Seeing my curious stare, he smiled and moved to a hanging cloth of black. He yanked it, and my breath stopped short as the cloth fell away to reveal what was beneath it.

I beheld a reflection of myself, not the smeared, blurry reflections of the copper or obsidian sheens but the perfect reverse-twin of myself in exact detail. I touched the glass, expecting it to ripple like water, but finding a cool, hard surface instead. "How?" My question was cut short as I admired myself, my moonlit skin, curved hips and breasts, long black hair, truly I was beautiful, and deserving only of an equally beautiful prince.

"Another secret I gift to you." Azazel whispered as he began removing my few garments carefully, kissing the pretty neck I now drank in with this magnificent device. "This and I shall show you how to make far better cosmetics rather than the droll you use now, you deserve only the best my love."

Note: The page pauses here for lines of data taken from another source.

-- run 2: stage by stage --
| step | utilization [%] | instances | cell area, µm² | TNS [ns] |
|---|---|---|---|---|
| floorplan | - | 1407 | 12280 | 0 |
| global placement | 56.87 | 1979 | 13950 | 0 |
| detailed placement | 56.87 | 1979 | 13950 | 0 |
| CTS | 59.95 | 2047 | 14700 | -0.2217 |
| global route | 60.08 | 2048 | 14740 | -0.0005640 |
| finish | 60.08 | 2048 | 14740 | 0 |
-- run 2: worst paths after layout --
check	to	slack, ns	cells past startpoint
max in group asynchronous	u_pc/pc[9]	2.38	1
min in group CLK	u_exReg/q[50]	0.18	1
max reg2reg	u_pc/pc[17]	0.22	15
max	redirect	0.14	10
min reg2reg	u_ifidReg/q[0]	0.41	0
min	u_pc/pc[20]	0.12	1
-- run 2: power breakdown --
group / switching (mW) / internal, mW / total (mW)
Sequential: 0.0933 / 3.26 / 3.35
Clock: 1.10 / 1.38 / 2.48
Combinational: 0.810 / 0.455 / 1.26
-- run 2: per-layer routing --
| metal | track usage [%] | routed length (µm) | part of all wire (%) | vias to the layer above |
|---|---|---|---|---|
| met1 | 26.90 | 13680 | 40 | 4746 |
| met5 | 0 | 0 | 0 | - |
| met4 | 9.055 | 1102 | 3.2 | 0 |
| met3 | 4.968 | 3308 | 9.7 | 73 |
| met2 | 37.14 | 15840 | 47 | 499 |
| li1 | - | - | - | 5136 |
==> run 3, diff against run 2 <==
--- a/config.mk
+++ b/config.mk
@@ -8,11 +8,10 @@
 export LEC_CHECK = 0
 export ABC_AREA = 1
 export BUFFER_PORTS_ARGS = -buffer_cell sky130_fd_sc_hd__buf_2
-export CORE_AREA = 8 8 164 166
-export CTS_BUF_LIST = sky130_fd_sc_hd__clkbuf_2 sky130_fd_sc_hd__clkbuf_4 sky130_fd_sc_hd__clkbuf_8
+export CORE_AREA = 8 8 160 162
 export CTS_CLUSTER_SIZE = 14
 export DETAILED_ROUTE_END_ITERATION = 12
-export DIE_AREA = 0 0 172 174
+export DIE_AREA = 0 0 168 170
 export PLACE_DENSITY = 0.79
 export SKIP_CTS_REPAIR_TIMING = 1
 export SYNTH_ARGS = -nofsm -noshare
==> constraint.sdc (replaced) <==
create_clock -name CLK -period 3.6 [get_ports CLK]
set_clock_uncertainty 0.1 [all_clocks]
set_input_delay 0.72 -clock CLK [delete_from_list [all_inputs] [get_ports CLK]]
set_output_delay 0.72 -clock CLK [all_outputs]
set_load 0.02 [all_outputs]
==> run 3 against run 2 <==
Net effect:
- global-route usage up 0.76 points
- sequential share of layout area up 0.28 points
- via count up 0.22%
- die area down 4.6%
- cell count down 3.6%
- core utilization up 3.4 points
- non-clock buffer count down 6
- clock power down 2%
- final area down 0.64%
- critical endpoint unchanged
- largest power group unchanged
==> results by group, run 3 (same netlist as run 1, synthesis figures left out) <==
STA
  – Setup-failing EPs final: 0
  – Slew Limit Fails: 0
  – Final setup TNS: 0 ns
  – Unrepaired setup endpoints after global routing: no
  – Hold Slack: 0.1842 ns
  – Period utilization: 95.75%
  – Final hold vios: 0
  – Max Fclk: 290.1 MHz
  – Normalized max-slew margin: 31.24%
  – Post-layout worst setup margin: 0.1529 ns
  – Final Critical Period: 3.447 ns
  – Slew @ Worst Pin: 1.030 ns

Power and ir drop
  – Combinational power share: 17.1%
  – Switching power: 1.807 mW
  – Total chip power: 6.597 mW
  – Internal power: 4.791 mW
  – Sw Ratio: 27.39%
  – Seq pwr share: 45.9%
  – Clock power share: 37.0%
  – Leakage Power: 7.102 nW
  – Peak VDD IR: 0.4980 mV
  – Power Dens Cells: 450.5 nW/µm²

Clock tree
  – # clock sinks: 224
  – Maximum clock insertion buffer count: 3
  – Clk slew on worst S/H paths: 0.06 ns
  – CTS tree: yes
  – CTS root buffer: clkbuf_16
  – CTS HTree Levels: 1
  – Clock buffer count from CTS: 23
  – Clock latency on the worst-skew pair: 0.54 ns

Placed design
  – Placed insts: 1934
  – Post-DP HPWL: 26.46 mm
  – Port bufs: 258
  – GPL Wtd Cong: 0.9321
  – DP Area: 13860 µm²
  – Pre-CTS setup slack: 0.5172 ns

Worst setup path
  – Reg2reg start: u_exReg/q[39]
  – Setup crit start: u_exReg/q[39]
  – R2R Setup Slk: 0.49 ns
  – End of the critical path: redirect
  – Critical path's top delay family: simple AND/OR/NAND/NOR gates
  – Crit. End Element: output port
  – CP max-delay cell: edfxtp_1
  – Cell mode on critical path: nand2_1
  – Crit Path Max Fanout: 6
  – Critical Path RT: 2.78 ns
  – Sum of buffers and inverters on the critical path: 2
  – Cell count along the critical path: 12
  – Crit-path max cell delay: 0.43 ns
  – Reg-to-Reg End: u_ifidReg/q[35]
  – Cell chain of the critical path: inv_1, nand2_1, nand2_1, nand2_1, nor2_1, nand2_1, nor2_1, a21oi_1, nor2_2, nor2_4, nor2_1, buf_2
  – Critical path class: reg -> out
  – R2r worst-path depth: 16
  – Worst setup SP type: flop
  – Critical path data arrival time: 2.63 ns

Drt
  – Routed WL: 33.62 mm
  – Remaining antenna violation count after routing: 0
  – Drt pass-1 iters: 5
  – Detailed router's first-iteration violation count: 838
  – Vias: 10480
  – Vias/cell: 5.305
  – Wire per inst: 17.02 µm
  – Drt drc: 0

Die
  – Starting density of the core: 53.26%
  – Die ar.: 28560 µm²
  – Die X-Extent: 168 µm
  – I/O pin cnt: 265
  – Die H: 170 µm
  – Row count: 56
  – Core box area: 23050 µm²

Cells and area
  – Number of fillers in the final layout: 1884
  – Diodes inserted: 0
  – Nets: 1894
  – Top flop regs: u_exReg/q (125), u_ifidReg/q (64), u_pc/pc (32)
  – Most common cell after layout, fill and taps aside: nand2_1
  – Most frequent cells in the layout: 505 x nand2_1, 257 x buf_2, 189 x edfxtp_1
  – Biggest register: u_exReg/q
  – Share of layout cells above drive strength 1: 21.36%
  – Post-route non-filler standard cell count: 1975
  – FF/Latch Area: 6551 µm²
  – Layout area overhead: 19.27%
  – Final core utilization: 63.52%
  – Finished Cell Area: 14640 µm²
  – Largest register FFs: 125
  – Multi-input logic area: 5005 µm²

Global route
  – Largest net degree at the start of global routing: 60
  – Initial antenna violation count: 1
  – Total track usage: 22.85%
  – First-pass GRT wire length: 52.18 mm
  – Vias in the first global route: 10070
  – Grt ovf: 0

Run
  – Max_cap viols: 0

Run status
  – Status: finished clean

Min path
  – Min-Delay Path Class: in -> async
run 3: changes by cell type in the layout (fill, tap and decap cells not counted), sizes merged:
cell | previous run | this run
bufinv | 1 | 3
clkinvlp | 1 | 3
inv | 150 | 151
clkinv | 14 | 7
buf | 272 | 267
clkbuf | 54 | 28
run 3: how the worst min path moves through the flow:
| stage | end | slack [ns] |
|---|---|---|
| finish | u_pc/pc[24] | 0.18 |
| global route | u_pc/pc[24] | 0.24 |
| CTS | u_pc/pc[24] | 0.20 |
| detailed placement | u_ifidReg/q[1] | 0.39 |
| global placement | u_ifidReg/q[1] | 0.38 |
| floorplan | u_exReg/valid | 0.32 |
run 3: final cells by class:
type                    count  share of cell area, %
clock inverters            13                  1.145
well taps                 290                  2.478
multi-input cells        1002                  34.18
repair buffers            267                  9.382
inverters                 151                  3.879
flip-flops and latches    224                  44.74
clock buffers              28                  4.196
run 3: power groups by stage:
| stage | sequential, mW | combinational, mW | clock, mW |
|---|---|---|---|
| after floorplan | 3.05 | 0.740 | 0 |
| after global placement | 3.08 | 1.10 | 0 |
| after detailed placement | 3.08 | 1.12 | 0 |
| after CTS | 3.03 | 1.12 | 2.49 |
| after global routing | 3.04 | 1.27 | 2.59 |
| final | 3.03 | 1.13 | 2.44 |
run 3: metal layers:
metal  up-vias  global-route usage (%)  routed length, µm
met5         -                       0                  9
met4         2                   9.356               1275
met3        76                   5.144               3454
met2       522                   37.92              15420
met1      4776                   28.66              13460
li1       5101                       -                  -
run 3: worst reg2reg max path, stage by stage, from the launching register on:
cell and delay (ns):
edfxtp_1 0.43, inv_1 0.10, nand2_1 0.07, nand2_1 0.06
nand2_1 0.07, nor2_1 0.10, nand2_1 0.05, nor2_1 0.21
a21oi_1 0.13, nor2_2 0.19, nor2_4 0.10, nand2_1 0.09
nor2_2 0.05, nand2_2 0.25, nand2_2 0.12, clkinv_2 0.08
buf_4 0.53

When the last jewelled garment fluttered away, I spun on Azazel and kissed him, "And you deserve only the best in turn." I swiftly undressed him and found he was every bit as perfect under his clothes as I imagined. I lowered myself and swallowed his cock, like a serpent returning to its den, and worked my tongue. Azazel was no Marakesh, he did not ejaculate prematurely and lasted long into the night. I eyed my reflection as I worked and fancied I looked beautiful even with a cock filling my mouth, perhaps more so. I sensed the agreement of my mentor who coiled happily in my head.

Raising me up in his strong arms, he took me to the bed and lowered me upon the soft sheets. Carefully at first he entered me, causing me to moan aloud, his hips thrusting slowly then picking up pace as I grew accustomed to his large manhood within me. His hands roamed me, crushing my breasts, caressing my figure as my nails dragged along his back. I kissed him and wrapped myself tight to him, but only so I could look over his shoulder.

I watched myself fornicating in the mirror, unable to tear my eyes from how perfect I looked in the act of coitus. Truly I was born to be a harlot, I was a masterpiece.

For the briefest moment, the reflection disappeared and I saw a figure standing there as if peering through a window. A naked woman of exquisite beauty to rival my own, giving me a warm look of pride, a woman I recognised from the Lesser Palaces. Before panic could engulf me I felt more than heard her utter, "Daughter." Then I was no longer there, caught in the throes of prophecy.

It was myself in the nightmare city, upon the altar, legs spread to a queue of waiting horrors wanting their turn with me, a familiar thrill of terror filled me as they entered. When not mating my womb spilled forth more of them, who joined the queue for their turn. Then I was up high, seeing the world from the stars as the Grigori must have, only the land seemed to be aflame, in the fire I could see writhing figures screaming for help, and it came in all its devastation as the oceans intruded upon the land to douse the fire.